▶ What needs to be done
Bring together copies of the lines in the data below that contain the word "probe".

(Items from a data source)
════

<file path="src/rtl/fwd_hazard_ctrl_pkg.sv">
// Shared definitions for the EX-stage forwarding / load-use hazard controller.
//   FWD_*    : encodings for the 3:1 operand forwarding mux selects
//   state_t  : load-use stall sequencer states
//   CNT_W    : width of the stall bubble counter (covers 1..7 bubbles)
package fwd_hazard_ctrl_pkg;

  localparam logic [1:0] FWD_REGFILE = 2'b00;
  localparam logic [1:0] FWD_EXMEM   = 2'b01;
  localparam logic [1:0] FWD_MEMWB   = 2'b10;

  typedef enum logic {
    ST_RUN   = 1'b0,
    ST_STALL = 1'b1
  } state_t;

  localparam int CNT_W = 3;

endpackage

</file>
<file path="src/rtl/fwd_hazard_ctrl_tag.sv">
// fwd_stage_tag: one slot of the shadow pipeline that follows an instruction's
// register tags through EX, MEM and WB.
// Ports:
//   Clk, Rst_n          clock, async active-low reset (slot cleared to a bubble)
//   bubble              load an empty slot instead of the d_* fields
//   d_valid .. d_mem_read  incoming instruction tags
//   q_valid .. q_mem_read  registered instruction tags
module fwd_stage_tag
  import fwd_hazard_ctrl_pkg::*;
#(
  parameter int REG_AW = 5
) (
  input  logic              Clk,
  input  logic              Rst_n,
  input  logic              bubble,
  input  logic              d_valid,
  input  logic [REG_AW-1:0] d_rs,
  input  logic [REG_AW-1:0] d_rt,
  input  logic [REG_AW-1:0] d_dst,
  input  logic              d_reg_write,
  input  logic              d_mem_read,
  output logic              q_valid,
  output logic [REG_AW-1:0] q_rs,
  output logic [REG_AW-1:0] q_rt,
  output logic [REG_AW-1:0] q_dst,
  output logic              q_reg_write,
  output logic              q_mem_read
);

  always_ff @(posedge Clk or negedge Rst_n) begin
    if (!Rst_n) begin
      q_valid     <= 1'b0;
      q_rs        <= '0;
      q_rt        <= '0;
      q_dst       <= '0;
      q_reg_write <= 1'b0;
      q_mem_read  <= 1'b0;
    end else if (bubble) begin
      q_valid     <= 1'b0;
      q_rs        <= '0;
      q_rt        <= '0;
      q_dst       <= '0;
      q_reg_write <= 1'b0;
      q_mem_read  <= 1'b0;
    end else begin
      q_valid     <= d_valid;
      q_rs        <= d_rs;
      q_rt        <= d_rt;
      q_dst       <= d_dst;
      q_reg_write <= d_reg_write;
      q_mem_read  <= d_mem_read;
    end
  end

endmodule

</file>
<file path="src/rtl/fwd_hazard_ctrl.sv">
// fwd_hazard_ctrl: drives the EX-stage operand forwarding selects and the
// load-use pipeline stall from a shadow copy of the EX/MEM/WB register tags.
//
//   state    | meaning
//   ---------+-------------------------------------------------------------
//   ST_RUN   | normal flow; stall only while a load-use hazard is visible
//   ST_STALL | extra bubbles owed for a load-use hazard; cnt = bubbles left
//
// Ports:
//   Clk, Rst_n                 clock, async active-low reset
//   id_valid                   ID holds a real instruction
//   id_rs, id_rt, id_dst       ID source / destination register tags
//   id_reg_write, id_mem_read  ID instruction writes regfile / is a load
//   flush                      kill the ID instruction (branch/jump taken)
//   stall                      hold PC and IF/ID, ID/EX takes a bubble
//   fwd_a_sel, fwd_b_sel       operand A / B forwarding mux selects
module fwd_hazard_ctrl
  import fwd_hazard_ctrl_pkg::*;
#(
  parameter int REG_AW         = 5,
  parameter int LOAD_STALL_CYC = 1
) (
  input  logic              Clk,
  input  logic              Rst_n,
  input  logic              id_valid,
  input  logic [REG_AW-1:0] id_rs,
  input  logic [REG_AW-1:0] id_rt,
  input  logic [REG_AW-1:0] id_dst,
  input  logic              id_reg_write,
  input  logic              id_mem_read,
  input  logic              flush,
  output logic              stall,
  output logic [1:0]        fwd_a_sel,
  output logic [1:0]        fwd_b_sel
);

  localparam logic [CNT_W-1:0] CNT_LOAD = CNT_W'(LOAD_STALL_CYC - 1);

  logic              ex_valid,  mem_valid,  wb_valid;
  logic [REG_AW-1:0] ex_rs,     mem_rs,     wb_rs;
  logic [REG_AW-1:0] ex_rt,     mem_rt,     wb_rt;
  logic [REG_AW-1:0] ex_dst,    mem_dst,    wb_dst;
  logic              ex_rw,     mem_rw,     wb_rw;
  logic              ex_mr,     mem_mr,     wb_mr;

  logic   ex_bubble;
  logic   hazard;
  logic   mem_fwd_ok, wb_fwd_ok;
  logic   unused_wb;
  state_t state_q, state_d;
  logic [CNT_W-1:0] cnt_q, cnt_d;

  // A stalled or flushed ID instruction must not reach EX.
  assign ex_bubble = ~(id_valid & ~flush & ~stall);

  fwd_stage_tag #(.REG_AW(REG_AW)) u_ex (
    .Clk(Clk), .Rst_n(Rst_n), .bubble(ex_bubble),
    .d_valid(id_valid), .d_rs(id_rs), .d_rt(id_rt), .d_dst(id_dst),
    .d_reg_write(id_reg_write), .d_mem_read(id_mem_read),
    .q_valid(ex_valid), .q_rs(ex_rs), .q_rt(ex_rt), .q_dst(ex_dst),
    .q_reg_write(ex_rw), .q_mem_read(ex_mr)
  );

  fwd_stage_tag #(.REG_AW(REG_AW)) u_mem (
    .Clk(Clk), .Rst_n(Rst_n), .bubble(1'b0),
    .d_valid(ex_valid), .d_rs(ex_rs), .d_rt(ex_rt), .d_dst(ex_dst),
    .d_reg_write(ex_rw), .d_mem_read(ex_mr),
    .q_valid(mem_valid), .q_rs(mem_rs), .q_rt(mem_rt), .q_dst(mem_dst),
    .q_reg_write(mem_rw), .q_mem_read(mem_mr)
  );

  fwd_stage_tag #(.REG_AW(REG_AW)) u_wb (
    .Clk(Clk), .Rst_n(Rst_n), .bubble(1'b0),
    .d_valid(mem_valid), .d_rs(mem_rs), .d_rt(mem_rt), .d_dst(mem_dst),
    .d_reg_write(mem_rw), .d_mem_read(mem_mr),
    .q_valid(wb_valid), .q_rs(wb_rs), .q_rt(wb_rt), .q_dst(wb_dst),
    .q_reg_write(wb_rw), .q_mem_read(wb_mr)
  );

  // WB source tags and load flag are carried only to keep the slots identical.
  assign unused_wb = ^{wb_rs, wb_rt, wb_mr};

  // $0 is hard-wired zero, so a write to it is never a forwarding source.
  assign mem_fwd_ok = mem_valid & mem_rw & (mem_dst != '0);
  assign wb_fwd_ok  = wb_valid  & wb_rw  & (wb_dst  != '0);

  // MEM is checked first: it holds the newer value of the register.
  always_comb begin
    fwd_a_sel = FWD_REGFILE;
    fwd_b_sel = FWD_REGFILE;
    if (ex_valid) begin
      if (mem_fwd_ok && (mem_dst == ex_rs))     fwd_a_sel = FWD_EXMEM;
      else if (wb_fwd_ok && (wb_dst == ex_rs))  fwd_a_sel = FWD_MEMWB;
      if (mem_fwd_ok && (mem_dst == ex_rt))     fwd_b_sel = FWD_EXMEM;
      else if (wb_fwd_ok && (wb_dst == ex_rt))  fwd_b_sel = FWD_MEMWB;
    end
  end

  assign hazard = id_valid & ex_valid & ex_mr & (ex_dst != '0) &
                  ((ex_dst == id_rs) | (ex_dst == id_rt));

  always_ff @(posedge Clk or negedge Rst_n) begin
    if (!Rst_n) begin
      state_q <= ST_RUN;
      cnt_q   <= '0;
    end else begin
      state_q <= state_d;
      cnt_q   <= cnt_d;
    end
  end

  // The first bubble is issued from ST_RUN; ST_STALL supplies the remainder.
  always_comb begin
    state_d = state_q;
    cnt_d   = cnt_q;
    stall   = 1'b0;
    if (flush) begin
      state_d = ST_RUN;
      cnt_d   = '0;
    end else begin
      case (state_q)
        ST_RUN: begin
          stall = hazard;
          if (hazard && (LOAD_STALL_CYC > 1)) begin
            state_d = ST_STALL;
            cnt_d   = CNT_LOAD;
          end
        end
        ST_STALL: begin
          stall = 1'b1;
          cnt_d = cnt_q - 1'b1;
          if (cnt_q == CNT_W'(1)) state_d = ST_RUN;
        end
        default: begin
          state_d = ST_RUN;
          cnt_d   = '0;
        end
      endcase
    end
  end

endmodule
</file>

════

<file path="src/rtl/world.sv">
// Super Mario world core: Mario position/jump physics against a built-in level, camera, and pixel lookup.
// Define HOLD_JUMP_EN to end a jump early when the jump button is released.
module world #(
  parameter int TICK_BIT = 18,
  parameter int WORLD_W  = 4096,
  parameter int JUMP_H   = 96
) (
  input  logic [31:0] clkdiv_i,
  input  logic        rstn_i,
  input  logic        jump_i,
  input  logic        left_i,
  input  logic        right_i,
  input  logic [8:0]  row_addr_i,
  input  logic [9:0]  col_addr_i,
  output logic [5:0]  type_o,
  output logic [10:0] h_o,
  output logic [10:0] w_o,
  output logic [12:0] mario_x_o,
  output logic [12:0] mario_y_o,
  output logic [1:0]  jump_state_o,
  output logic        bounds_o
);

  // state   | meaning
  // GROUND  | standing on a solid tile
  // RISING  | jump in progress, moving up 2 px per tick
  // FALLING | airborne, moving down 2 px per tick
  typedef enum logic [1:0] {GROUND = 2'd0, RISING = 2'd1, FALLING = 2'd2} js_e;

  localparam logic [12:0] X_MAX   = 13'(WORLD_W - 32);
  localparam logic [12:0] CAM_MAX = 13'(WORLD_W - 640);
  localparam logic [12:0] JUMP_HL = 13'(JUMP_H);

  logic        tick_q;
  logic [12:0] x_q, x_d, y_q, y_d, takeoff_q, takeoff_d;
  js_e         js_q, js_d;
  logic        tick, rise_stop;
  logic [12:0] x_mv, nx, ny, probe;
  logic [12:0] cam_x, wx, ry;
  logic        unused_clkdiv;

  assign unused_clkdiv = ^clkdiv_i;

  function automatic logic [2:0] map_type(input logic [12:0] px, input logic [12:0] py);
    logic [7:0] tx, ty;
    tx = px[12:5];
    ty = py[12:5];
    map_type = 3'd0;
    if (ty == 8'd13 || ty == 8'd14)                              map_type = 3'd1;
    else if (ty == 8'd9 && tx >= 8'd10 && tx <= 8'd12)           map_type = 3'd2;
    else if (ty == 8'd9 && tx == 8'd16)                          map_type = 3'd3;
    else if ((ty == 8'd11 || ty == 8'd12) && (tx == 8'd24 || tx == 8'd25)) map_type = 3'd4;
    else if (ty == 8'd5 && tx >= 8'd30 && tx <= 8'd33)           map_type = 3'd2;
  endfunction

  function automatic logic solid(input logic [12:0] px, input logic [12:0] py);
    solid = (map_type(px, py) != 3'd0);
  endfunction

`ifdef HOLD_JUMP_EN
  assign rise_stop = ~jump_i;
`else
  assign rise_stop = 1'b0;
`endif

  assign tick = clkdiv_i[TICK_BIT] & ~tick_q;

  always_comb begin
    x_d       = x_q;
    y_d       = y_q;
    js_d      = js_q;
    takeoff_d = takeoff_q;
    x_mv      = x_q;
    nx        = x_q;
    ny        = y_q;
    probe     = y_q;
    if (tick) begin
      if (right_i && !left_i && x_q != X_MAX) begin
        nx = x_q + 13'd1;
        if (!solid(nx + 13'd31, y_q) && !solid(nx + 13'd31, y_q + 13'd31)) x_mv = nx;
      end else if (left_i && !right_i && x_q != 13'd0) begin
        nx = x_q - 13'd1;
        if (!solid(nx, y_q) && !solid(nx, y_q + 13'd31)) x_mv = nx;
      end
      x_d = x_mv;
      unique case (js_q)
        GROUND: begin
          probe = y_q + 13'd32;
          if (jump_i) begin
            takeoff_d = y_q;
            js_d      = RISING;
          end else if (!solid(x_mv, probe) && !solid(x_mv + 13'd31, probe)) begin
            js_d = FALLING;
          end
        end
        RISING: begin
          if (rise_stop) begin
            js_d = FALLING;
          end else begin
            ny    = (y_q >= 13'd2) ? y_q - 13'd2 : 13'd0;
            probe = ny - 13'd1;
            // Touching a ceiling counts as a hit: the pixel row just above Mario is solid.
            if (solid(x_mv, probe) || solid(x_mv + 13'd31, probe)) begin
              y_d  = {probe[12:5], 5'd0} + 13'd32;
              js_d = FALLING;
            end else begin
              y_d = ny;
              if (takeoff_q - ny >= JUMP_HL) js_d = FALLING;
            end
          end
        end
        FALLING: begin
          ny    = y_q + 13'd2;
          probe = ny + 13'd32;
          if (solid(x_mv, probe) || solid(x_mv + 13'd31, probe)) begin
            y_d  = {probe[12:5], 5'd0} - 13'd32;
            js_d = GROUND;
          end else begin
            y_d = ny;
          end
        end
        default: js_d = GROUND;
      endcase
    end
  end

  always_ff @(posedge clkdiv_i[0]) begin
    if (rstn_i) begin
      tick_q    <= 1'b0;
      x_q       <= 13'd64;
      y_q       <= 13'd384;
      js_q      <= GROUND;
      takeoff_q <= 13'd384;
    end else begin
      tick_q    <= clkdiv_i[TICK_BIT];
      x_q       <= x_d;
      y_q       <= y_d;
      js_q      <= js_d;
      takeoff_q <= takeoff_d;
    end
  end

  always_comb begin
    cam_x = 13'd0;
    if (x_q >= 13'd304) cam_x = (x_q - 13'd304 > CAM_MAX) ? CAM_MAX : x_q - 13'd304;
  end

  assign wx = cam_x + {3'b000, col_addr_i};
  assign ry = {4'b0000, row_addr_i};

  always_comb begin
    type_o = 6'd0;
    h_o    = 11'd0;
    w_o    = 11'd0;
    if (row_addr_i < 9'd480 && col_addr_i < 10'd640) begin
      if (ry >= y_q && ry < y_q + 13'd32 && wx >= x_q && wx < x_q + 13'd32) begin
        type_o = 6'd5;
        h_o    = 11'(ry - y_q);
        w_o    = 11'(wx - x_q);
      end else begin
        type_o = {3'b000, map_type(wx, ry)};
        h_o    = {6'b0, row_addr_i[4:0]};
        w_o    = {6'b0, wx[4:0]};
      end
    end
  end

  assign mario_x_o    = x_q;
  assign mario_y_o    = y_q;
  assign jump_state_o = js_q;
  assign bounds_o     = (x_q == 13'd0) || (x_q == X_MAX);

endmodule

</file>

════

▶ Written response
  logic [12:0] x_mv, nx, ny, probe;
    probe     = y_q;
          probe = y_q + 13'd32;
          end else if (!solid(x_mv, probe) && !solid(x_mv + 13'd31, probe)) begin
            probe = ny - 13'd1;
            if (solid(x_mv, probe) || solid(x_mv + 13'd31, probe)) begin
              y_d  = {probe[12:5], 5'd0} + 13'd32;
          probe = ny + 13'd32;
          if (solid(x_mv, probe) || solid(x_mv + 13'd31, probe)) begin
            y_d  = {probe[12:5], 5'd0} - 13'd32;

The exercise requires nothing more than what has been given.